Of all the lines below, return only those starting with the line holding "Worst setup path after layout" and going on through the line holding "order compare: 3;", exactly as written.

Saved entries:
++++++++++

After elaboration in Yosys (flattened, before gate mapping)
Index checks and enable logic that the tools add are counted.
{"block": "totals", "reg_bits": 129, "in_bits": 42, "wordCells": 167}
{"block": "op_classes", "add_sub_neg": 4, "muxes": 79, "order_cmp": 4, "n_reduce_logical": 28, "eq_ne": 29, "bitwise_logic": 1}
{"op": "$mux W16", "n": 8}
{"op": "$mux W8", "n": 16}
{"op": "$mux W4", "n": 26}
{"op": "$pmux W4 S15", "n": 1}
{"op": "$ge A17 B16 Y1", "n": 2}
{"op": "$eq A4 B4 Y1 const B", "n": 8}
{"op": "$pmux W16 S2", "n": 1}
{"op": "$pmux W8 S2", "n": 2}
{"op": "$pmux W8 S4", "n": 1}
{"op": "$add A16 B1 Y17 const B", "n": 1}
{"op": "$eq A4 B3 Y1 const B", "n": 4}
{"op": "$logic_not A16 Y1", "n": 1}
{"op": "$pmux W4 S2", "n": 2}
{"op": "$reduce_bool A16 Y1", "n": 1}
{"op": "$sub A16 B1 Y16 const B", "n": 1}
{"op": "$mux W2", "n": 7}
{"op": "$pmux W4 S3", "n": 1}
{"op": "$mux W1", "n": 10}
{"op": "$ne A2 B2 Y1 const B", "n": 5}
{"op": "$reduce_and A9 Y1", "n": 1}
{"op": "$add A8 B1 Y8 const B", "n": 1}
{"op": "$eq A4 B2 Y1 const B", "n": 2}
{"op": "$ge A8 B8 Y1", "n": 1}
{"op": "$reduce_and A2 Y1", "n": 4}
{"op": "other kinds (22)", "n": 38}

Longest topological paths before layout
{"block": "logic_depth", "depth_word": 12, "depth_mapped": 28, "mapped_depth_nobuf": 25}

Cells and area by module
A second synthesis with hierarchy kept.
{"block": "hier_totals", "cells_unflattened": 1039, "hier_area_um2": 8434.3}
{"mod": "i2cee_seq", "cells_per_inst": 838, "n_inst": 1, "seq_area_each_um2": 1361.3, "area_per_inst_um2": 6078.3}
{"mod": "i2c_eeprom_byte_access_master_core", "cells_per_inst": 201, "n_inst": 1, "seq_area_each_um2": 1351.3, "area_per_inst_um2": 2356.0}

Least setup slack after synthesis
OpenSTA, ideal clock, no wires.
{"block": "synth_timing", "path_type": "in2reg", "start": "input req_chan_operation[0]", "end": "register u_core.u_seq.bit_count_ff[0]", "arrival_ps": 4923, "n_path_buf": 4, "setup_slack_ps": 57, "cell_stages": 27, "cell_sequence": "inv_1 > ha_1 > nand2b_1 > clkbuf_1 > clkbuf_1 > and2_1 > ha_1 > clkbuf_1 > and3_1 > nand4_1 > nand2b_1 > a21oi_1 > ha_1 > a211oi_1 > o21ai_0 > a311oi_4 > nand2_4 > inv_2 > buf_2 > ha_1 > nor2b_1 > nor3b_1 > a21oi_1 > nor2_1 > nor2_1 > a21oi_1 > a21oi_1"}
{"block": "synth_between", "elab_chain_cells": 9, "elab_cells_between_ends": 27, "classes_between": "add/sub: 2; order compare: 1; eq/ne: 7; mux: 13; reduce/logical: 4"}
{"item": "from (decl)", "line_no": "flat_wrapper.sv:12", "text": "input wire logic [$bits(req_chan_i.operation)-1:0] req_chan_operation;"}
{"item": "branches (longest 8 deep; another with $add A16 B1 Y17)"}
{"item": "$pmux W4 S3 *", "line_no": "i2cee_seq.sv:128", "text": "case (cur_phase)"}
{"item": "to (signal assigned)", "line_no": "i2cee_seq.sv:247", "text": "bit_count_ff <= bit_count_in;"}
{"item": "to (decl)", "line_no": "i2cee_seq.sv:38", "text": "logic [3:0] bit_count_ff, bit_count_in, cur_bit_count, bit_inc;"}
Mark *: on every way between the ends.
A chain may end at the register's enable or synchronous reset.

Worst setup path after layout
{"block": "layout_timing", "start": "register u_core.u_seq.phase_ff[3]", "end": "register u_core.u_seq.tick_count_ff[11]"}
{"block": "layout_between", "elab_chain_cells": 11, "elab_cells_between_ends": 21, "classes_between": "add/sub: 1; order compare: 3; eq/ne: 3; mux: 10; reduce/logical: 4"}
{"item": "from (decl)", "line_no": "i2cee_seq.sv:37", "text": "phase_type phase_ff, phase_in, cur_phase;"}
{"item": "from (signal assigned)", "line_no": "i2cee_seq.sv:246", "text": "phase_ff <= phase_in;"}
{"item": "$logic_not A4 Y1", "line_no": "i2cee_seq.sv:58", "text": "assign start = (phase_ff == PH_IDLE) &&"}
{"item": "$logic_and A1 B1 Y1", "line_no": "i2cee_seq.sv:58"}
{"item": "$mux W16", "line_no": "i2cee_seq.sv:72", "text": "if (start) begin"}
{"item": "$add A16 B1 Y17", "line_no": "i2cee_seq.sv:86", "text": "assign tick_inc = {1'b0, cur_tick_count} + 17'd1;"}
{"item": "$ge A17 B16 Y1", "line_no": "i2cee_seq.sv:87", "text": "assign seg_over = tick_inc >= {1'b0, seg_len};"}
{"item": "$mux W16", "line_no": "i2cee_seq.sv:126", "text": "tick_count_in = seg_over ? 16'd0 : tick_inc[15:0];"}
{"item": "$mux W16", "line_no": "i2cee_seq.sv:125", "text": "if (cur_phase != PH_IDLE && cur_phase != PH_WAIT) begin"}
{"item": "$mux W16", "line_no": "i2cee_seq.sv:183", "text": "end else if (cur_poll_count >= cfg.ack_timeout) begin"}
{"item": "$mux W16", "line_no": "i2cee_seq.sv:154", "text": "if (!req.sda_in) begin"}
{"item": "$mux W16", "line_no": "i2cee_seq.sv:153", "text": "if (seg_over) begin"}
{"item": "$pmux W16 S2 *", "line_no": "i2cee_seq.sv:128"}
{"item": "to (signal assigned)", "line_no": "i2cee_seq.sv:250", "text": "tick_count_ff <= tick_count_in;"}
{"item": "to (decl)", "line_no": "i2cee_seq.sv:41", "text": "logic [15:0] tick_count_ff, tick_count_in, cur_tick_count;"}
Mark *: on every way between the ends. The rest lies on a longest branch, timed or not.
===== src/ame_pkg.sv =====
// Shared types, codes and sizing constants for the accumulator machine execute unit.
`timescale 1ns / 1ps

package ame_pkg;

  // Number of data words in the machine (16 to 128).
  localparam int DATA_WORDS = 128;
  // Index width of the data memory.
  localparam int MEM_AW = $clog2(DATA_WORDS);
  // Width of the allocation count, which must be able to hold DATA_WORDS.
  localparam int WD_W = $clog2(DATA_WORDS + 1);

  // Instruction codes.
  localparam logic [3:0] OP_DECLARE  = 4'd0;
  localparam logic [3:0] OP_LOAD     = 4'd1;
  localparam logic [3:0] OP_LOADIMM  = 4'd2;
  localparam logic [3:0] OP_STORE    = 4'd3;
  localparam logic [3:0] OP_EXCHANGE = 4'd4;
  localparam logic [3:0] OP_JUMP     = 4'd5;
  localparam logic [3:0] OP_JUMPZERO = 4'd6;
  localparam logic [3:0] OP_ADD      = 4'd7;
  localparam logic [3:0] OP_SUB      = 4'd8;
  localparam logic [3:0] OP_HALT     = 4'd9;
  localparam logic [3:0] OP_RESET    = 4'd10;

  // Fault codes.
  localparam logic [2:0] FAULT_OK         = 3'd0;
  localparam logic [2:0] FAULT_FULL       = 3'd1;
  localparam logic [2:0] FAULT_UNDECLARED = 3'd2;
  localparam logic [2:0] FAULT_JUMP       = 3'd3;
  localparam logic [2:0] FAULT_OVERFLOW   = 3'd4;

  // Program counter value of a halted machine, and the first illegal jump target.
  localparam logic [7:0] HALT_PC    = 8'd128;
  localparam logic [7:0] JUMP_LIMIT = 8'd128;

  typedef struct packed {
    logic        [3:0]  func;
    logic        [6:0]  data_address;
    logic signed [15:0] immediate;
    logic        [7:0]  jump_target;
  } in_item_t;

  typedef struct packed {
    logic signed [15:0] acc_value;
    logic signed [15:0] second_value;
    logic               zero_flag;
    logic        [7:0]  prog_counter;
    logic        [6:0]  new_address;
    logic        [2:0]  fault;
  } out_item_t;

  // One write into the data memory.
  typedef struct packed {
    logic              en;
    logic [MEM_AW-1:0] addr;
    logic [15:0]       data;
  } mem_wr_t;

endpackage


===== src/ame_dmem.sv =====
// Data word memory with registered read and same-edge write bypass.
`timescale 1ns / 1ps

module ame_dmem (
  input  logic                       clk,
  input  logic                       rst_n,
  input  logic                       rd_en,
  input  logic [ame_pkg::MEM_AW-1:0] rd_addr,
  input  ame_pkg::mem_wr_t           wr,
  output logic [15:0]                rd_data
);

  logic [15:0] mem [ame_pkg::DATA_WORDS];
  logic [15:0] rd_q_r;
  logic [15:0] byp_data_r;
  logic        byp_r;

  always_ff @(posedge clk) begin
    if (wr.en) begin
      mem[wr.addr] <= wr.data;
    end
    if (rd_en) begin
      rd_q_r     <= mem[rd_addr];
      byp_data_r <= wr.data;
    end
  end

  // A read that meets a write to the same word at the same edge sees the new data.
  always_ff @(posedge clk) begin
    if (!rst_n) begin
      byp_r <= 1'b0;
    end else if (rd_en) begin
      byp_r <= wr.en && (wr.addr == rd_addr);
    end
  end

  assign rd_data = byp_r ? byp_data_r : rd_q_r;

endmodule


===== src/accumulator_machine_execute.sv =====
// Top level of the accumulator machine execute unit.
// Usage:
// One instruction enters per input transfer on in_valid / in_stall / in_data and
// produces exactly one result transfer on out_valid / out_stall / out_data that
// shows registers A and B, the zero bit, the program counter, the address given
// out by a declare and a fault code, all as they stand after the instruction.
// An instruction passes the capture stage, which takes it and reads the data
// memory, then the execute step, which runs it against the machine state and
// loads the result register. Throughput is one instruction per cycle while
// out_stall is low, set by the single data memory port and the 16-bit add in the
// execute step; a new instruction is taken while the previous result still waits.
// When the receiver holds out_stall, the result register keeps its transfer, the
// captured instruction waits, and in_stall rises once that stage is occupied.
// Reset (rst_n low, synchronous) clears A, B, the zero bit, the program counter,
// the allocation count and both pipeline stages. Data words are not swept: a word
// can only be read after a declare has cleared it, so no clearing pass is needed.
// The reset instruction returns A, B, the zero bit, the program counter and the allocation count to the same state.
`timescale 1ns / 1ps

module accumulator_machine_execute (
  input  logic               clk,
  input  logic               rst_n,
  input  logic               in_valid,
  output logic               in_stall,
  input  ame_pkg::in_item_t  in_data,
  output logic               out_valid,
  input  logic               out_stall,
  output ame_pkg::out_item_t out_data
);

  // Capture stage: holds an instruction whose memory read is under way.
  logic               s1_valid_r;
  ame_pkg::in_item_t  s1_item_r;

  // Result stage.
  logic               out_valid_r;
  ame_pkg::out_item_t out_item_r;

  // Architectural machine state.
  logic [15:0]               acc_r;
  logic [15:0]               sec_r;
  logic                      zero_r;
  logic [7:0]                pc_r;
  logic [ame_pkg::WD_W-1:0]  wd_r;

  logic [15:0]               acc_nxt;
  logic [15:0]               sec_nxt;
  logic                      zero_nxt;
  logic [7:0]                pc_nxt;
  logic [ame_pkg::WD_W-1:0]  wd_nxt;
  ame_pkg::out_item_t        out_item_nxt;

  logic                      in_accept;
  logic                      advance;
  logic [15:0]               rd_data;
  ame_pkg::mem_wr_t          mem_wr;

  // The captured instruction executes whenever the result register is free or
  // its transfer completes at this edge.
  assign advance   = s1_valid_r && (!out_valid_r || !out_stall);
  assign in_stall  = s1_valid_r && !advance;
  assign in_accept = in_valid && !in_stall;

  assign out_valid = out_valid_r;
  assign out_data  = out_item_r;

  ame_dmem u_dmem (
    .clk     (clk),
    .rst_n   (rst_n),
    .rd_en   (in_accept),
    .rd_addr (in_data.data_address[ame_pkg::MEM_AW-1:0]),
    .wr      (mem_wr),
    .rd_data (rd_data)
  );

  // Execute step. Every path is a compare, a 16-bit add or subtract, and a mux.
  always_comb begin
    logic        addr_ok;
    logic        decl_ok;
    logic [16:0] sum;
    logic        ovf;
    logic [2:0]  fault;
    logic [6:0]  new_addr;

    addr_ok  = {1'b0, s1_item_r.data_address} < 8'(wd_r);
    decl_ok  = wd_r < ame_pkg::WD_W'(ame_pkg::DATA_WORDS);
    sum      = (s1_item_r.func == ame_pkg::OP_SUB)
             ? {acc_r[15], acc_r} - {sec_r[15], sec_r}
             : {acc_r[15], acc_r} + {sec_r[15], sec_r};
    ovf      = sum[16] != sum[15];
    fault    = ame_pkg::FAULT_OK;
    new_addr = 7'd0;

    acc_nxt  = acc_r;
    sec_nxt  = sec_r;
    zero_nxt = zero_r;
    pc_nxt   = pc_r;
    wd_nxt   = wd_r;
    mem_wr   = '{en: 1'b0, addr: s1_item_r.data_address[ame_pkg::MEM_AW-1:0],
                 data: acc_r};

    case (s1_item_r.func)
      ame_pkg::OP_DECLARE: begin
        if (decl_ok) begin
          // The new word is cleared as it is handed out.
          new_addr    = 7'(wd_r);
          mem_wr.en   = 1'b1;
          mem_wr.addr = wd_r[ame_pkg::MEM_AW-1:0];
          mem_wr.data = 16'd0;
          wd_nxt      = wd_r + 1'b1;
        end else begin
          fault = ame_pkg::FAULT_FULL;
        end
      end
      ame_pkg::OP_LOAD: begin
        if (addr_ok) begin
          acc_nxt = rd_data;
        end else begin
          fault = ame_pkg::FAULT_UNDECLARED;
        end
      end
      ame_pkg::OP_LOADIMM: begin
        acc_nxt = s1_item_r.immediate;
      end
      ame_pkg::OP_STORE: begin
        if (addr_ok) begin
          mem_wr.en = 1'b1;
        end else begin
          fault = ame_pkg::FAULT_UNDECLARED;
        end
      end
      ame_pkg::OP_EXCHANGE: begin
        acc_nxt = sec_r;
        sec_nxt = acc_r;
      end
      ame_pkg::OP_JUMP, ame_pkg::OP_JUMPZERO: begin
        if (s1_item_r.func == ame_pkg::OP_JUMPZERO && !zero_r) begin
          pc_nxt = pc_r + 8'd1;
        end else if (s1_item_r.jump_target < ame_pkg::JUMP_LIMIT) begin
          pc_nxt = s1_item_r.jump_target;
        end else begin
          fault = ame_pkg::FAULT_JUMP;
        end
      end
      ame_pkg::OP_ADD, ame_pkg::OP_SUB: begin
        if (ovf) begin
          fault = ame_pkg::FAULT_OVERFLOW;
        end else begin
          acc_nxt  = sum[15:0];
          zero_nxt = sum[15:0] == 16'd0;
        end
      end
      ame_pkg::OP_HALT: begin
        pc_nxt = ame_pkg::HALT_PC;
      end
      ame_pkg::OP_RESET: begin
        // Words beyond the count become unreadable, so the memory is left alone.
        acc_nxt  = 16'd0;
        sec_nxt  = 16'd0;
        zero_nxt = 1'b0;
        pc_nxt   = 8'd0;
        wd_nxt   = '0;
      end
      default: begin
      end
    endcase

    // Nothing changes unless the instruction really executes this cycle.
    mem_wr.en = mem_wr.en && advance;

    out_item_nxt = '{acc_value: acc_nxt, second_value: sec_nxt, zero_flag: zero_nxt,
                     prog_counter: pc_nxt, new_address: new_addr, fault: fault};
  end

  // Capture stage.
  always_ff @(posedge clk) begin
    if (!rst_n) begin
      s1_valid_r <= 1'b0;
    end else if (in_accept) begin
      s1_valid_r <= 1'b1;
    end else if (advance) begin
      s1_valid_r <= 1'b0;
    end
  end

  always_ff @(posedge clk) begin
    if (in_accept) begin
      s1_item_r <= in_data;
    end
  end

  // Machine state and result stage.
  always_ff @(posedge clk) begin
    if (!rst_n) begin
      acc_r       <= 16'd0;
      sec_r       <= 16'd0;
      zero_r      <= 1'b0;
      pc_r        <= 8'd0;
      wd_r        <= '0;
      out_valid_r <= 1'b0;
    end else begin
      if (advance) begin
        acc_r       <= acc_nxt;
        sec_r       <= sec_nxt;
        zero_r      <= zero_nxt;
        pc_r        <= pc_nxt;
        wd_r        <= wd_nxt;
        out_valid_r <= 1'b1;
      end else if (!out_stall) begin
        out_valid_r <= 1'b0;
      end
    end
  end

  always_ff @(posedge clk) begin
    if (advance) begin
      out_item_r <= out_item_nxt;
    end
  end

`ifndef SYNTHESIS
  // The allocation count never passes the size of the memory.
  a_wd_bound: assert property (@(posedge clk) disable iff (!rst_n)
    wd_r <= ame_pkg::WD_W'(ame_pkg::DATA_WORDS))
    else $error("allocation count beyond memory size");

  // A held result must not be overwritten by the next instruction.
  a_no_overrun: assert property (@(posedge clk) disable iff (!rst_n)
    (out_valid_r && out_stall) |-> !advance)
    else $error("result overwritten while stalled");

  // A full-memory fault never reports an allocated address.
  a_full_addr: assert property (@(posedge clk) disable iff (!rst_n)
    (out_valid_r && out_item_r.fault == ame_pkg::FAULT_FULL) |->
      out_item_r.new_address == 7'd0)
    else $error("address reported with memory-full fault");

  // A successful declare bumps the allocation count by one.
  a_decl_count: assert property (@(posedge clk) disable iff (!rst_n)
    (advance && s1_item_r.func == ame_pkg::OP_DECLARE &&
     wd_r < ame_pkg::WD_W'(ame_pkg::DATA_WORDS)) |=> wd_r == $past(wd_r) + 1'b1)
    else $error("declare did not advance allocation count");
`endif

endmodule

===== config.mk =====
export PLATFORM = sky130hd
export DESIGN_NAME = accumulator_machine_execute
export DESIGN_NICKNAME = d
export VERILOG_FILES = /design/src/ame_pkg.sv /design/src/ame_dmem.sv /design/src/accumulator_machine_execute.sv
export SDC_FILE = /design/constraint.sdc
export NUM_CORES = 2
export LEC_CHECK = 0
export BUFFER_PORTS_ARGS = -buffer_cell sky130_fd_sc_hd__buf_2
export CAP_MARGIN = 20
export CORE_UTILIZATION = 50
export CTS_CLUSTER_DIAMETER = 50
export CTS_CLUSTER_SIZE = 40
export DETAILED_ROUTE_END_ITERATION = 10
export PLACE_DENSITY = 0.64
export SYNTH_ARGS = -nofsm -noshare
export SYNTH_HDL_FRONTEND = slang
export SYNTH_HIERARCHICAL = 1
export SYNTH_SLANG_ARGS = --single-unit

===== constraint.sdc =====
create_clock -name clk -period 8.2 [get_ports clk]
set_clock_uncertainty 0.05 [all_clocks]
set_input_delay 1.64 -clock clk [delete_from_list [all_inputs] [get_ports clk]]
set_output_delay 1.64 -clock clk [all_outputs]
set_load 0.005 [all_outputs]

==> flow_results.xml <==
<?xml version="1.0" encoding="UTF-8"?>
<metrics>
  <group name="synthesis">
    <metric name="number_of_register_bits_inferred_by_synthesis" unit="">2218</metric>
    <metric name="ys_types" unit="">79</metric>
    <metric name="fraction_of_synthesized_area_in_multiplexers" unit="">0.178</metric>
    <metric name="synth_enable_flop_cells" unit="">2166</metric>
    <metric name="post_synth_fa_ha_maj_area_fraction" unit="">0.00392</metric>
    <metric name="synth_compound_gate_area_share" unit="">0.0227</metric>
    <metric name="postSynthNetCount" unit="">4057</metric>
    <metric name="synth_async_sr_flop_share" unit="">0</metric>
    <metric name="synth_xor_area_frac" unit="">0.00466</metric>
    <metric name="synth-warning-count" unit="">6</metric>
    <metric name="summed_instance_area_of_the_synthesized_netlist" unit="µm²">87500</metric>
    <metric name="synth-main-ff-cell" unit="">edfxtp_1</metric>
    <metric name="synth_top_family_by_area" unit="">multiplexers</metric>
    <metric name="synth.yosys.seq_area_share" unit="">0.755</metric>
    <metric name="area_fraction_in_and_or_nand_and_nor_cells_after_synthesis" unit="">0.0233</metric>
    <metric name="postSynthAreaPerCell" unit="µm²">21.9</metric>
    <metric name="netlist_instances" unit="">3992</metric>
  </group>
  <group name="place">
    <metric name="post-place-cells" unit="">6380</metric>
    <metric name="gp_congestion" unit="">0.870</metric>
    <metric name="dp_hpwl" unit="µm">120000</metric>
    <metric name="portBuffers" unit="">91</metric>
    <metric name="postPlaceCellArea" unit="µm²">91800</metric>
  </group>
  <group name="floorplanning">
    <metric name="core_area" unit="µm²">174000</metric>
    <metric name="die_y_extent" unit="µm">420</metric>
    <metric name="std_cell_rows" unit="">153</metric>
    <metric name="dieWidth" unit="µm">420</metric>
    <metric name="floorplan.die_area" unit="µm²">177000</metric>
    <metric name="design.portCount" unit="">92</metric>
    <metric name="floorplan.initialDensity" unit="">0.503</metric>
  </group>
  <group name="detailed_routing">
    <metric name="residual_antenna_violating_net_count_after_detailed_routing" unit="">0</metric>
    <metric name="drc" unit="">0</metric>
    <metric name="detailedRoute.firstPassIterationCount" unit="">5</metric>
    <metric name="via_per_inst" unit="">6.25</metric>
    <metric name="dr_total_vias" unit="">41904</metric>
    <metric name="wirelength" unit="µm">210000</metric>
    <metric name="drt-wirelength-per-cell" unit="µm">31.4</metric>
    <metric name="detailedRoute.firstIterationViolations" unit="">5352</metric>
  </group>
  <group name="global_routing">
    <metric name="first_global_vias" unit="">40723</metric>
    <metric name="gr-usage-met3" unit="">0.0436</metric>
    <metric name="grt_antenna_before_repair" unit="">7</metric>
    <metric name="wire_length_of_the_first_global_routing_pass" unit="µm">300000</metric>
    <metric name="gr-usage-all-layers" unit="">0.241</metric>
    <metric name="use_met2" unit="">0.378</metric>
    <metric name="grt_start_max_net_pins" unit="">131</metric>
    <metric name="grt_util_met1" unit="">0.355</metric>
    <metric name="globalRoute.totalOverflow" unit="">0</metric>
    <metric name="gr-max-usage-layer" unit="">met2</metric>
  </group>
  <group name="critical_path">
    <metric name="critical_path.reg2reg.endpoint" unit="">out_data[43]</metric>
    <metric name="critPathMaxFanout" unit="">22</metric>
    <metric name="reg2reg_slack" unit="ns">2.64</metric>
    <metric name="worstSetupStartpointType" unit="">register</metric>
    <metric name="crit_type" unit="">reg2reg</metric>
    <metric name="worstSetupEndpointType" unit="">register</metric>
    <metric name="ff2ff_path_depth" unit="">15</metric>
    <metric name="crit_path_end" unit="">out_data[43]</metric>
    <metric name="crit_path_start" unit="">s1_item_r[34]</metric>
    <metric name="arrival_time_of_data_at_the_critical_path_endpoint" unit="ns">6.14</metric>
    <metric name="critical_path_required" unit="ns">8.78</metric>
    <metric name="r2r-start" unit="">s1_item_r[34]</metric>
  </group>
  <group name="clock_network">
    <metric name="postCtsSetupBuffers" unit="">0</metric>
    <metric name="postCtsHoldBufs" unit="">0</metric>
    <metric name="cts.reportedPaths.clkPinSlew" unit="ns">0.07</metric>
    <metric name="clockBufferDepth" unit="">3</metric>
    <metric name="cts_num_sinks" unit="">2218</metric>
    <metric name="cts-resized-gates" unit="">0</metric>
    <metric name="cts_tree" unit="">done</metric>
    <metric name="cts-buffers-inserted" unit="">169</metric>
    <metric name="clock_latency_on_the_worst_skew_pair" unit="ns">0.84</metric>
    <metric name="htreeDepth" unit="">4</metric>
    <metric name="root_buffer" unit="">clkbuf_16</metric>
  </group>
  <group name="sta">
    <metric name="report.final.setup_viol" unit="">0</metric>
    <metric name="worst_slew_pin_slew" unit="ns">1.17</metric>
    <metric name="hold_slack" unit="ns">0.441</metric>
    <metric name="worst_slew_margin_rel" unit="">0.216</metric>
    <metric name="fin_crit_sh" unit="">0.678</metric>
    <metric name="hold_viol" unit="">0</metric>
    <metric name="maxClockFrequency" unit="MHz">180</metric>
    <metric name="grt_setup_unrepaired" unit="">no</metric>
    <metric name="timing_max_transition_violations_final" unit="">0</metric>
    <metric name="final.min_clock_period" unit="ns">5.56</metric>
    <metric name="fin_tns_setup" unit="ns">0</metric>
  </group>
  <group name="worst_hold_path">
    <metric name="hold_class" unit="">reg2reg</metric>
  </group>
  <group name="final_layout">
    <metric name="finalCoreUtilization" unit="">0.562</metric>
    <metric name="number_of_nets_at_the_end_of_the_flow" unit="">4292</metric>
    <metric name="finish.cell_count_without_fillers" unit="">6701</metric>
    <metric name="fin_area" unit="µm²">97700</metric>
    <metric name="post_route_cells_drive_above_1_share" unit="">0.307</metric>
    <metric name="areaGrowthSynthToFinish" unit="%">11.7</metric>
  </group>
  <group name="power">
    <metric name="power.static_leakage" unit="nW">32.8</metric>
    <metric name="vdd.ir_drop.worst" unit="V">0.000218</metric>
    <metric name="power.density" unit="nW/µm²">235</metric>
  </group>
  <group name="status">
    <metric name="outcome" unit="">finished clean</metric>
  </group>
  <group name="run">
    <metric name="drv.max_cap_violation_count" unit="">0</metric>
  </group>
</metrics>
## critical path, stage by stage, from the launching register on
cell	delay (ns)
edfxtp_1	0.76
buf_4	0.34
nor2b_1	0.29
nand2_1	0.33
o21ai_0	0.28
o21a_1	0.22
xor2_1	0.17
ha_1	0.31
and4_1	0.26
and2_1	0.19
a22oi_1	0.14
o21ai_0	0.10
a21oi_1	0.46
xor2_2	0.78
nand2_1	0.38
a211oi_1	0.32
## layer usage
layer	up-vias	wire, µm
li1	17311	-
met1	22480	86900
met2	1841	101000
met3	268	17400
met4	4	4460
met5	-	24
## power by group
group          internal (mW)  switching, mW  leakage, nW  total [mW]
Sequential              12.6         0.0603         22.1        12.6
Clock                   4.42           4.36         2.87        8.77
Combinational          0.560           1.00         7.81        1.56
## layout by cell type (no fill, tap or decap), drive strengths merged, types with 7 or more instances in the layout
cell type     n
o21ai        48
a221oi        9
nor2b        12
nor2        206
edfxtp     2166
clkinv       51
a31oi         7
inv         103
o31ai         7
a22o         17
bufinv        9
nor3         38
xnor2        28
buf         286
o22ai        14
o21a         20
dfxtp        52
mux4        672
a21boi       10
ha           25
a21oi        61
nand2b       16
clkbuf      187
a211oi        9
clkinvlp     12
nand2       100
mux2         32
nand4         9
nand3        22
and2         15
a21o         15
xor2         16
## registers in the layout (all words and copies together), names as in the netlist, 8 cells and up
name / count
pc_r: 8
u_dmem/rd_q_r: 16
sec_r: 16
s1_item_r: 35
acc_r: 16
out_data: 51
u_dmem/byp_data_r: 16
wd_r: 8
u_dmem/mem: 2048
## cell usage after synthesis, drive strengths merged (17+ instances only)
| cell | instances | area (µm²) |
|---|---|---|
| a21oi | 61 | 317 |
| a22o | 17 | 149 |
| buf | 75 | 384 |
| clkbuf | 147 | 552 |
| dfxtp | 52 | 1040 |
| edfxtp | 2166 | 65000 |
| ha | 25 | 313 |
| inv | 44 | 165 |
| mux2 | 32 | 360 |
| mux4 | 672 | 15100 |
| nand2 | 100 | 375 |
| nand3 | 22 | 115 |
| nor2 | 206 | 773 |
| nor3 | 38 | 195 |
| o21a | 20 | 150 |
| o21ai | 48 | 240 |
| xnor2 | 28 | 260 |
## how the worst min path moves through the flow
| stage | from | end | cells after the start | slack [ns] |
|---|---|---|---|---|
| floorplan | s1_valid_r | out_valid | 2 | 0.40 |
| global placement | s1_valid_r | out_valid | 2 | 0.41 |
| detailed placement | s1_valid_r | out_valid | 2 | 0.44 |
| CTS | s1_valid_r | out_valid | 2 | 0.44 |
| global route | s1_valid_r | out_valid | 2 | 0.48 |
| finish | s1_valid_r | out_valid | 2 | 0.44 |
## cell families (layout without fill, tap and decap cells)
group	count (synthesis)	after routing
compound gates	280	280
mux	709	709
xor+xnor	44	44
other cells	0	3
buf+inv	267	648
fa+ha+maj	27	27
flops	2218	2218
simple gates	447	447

++++++++++

- Answer area:
Worst setup path after layout
{"block": "layout_timing", "start": "register u_core.u_seq.phase_ff[3]", "end": "register u_core.u_seq.tick_count_ff[11]"}
{"block": "layout_between", "elab_chain_cells": 11, "elab_cells_between_ends": 21, "classes_between": "add/sub: 1; order compare: 3; eq/ne: 3; mux: 10; reduce/logical: 4"}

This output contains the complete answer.